Fecal Matter Transplant: Breakthrough in Overcoming Immunotherapy Resistance in Gastrointestinal Cancer Patients

“This study emphasizes the intricate relationship between helpful and harmful bacteria in the gut microbiota and how it influences treatment outcomes,” stated co-corresponding author Hansoo Park from the Gwangju Institute of Science and Technology in South Korea. “As interest in the connection between gut microbiota and immune response to cancer treatments grows, our findings provide tangible evidence and new pathways for enhancing treatment results across a wider array of cancers.”

Though immune checkpoint inhibitors have transformed cancer therapy, many patients either do not respond or develop resistance post-initial treatment. The researchers chose to investigate FMT in patients on immune checkpoint inhibitors because emerging evidence suggests the gut microbiota plays a pivotal role in regulating the immune system, significantly affecting the effectiveness of these therapies. Some prior small clinical trials indicated that FMTs could help overcome resistance to immune checkpoint inhibitors in certain melanoma patients, but the potential for FMTs in other advanced solid tumors had not been examined until now. This study marks the first time this treatment’s potential benefits have been demonstrated in clinical settings outside melanoma.

The trial involved patients with metastatic solid tumors resistant to the anti-PD-1 drug nivolumab. Of these patients, four were diagnosed with gastric cancer, five with esophageal cancer, and four with hepatocellular carcinoma. The study involved six FMT donors who also had either gastric cancer, esophageal cancer, or hepatocellular carcinoma, and who had displayed a complete or partial response for at least six months following nivolumab or pembrolizumab treatment. FMTs were administered through colonoscopy after the recipients received antibiotics to reduce their own microbiotas.

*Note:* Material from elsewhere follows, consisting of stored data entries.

This design comes from an exercise in tuning for small area on the open sky130 flow, not from production work. Function was checked by simulation only, so behaviour that the tests miss may differ from the original. Power is estimated from default activity; no workload was simulated.

v55:
// yWriteBack
module yWriteBack
(
   input logic clock,
   input logic reset,
   input logic dpDone,
   input logic cpDone,
   input yRowPkg::rowAddr diagAddr,
   input yRowPkg::rowAddr nonDiagAddr,
   input yRowPkg::slotOneHot diagSlot,
   input yRowPkg::slotOneHot nonDiagSlot,
   input yRowPkg::yEntry computedDiag,
   input yRowPkg::yEntry changeData,
   input yRowPkg::rowData readData1,
   input yRowPkg::rowData readData2,
   output yRowPkg::rowAddr readAddr1,
   output yRowPkg::rowAddr readAddr2,
   output yRowPkg::rowAddr writeAddr,
   output yRowPkg::rowData writeData,
   output logic writeEnable,
   output logic writeDone
);
   logic idle;
   logic advance;
   logic nonDiagPhase;
   yRowPkg::rowAddr updDiagRow;
   yRowPkg::rowAddr updNonDiagRow;
   yRowPkg::slotIndex updDiagIdx;
   yRowPkg::slotIndex updNonDiagIdx;
   logic updSlotsLegal;
   logic updSameRow;
   yRowPkg::yEntry updDiagValue;
   yRowPkg::yEntry updChangeValue;
   updateDecode decode0
   (
      .clock(clock),
      .dpDone(dpDone),
      .idle(idle),
      .advance(advance),
      .diagAddr(diagAddr),
      .nonDiagAddr(nonDiagAddr),
      .diagSlot(diagSlot),
      .nonDiagSlot(nonDiagSlot),
      .computedDiag(computedDiag),
      .changeData(changeData),
      .updDiagRow(updDiagRow),
      .updNonDiagRow(updNonDiagRow),
      .updDiagIdx(updDiagIdx),
      .updNonDiagIdx(updNonDiagIdx),
      .updSlotsLegal(updSlotsLegal),
      .updSameRow(updSameRow),
      .updDiagValue(updDiagValue),
  ...
clock: 5.0 ns
lec_check: 0
cap_margin: 20
core_area: 5 5 225 225
die_area: 0 0 230 230
slew_margin: 20
standard.sh (not shown) runs the stock make flow with config.mk's settings and CLKGATE_MAP_FILE= SYNTH_SCRIPT=/design/flow/synth_recipe.tcl, a recipe that flattens the netlist after the stock synthesis.
==> flow/flow/run.sh <==
#!/bin/bash
# Standard ORFS layout, with the port buffers made of the smallest buffer cell
# and a clock tree of small buffers without dummy loads.
set -euo pipefail
export BUFFER_PORTS_ARGS="-buffer_cell sky130_fd_sc_hd__buf_1"
export CTS_ARGS="-sink_clustering_enable -repair_clock_nets -buf_list sky130_fd_sc_hd__clkbuf_4 -sink_clustering_size 12 -sink_clustering_max_diameter 40 -dont_use_dummy_load"
export PLACE_PINS_ARGS="-min_distance 1 -min_distance_in_tracks"
bash standard.sh "PLACE_PINS_ARGS=$PLACE_PINS_ARGS" "BUFFER_PORTS_ARGS=$BUFFER_PORTS_ARGS" "CTS_ARGS=$CTS_ARGS" finish > flow_make.log 2>&1
v55 reached the end of the flow, and the finished layout is clean on the timing, design-rule and antenna checks.
This is an optimization exercise on Yosys and OpenROAD, whose aim is small area, a short achievable clock period and few clock cycles per item, not a production implementation. Function was checked by simulation only, so behaviour that the tests miss may differ from the original. Power and IR drop assume default switching activity.

==> flow/design.v (outline; a module is shown in full before it is edited, if it fits) <==
// module gf2_split_mul: 23 lines
// module clmul48_pipe: 2783 lines
module gf2_split_mul (
	input  wire         clk,
	input  wire         rst,
	input  wire         in_valid,
	output logic        in_ready,
	input  wire  [47:0] a,
	input  wire  [47:0] b,
	output logic        out_valid,
	input  wire         out_ready,
	output logic [95:0] c
);
  // ...
==> flow/flow/run.sh <==
#!/bin/bash
# Own layout flow: the standard flow (standard.sh) with the standard
# synthesis unchanged, then the layout steps with the delay cells
# (clkdlybuf4s*, dlygate*, dlymetal*) added to the don't-use list, so that
# the port buffers and the timing repair use plain buffers instead.
set -euo pipefail
W=$(pwd)
bash standard.sh synth > "$W/flow_synth.log" 2>&1
DELAY_CELLS=""
for c in clkdlybuf4s15_1 clkdlybuf4s15_2 clkdlybuf4s18_1 clkdlybuf4s18_2 \
	clkdlybuf4s25_1 clkdlybuf4s25_2 clkdlybuf4s50_1 clkdlybuf4s50_2 \
	dlygate4sd1_1 dlygate4sd2_1 dlygate4sd3_1 \
	dlymetal6s2s_1 dlymetal6s4s_1 dlymetal6s6s_1; do
	DELAY_CELLS="$DELAY_CELLS sky130_fd_sc_hd__$c"
done
# The design config is read before the platform's, whose list is added to this one.
{ cat "$W/config.mk"; echo "export DONT_USE_CELLS =$DELAY_CELLS"; } > "$W/own_config.mk"
sed "s|DESIGN_CONFIG=[^ ]*|DESIGN_CONFIG=$W/own_config.mk|" "$W/standard.sh" > "$W/own_standard.sh"
grep -q "DESIGN_CONFIG=$W/own_config.mk" "$W/own_standard.sh"
bash "$W/own_standard.sh" > "$W/flow_layout.log" 2>&1
==> flow/standard.sh <==
#!/bin/bash
# synth_recipe.tcl (not shown) runs the flow's synth.tcl, then flattens the netlist and writes it again
# the make line also repeats each setting of config.mk as NAME=value (left out here)
make -C /OpenROAD-flow-scripts/flow DESIGN_CONFIG=/design/flow/config.mk WORK_HOME=/design/flow/orfs CLKGATE_MAP_FILE= SYNTH_SCRIPT=/design/flow/synth_recipe.tcl "${@:-finish}"
==> flow/config.mk <==
export PLATFORM = sky130hd
export DESIGN_NAME = gf2_split_mul
export DESIGN_NICKNAME = gf2_split_mul
export VERILOG_FILES = /design/flow/design.v
export SDC_FILE = /design/flow/constraint.sdc
export NUM_CORES = 4
export LEC_CHECK = 0
export CAP_MARGIN = 20
export CORE_MARGIN = 2
export CORE_UTILIZATION = 60
export PLACE_DENSITY = 0.8
export SETUP_SLACK_MARGIN = 2.0
export SLEW_MARGIN = 20
export TNS_END_PERCENT = 0
==> flow/constraint.sdc <==
create_clock -name core_clock -period 5.0 [get_ports {clk}]
set_input_delay 1.0000 -clock core_clock [delete_from_list [all_inputs] [get_ports {clk}]]
set_output_delay 1.0000 -clock core_clock [all_outputs]
set_load 0.01 [all_outputs]
==> summary.txt, run 1 <==
Pwr
  – Sequential power: 2.63 mW
  – LEAKAGE: between 10 and 15 nW
  – Overall power: 18.8 mW
  – Gate power share: 0.798
  – P_comb: around 15 mW
  – Power density over the cells: ~670 nW/um2

Final layout
  – Biggest register: u_mul.r
  – Largest register FFs: roughly 120
  – Sequential share of cell area: 0.126
  – Multi-input logic portion of the cell area: 0.727
  – CLK BUF: 22

Logic synthesis
  – Post-synth EDFFs: between 100 and 150
  – Largest family of logic cells by synthesized area: XOR/XNOR gates
  – XOR/XNOR Fraction of Synth Area: 0.595
  – Register area share after synthesis: 0.159
  – YS warnings: 2
  – Yosys top cell area share: 0.401
  – Count leader, synth: xnor2_1

Routing
  – Vias/cell: about 5.7
  – Initial DRC count: roughly 2,500
  – DR vias: just over 20,000
  – DR pass1 iterations: 6

Global routing
  – First-pass GRT wire length: roughly 120 mm
  – Overall routing resource usage: 0.435
  – Met3 Track Usage GR: 0.0815
  – Total global routing overflow: 0
  – Top Usage Layer GRT: met2

Worst setup path
  – CP peak stage delay: between 0.5 and 0.6 ns
  – Slowest stage cell on the critical path: xnor3_2
  – Top Family by Delay on Critical Path: XOR/XNOR gates
  – Reg2reg path depth: 2
  – Reg-to-reg startpoint: out_valid

Placed design
  – DP HPWL: 65.8 mm
  – GPL Wtd Cong: approximately 1.1
  – Dpl ws: 0.407 ns
  – DP Area: ~23,000 um2

Floorplanning
  – Die H: 196 um

Clock tree
  – CTS root buf: clkbuf_16
  – Post-CTS Setup Bufs: 108
  – PostCTS Resize Cnt: 616
  – H-tree levels: 4
  – Post-CTS Hold Buffers: 0

Min path
  – Hold Path Class: input pin to flop

STA
  – Fin Setup TNS: 0 ns

Outcome
  – Status: no timing/DRC/antenna violations
Testbench counts, summed over its fixed seeds: cycles 2,056, items 2,048.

“One of the most unexpected findings was from a hepatocellular carcinoma patient who initially showed no improvement after the first FMT and continued to experience cancer growth. However, after changing the donor for the second FMT, the patient showed an impressive reduction in tumor size,” noted co-corresponding author Sook Ryun Park from Asan Medical Center at the University of Ulsan College of Medicine in Seoul, South Korea. “Both donors had good long-term responses to anti-PD-1 inhibitors, but as we had yet to identify the bacteria responsible for the FMT response, we could not foresee whether the treatment would succeed.”

The researchers further examined which bacterial strains might influence the effectiveness of FMT along with checkpoint inhibitors. They discovered a new bacterial strain, Prevotella merdae Immunoactis, which improved the efficacy of FMTs, as well as two strains, Lactobacillus salivarius and Bacteroides plebeius, that negatively impacted FMT effectiveness.

They intend to continue their investigation of these and other strains, aiming to find improved methods for enhancing immunotherapy via gut microbiota modification. “By exploring the intricate interactions within the microbiome, we aspire to identify optimal microbial communities that can be harnessed to improve cancer treatment outcomes,” stated Hansoo Park. “This thorough approach aims to clarify how the complete microbial ecosystem contributes to therapeutic success.”

The researchers recognize the complexities involved in making FMT part of standard treatment widely, citing the absence of standardized protocols and regulatory guidelines, the risk of spreading pathogens, and logistical hurdles regarding mass production and distribution of FMT products. “Creating efficient and cost-effective production and distribution methods is crucial for broader adoption,” remarked Sook Ryun Park. “Addressing these challenges through comprehensive research and meticulous planning will be vital for incorporating FMT into standard cancer treatment practices.”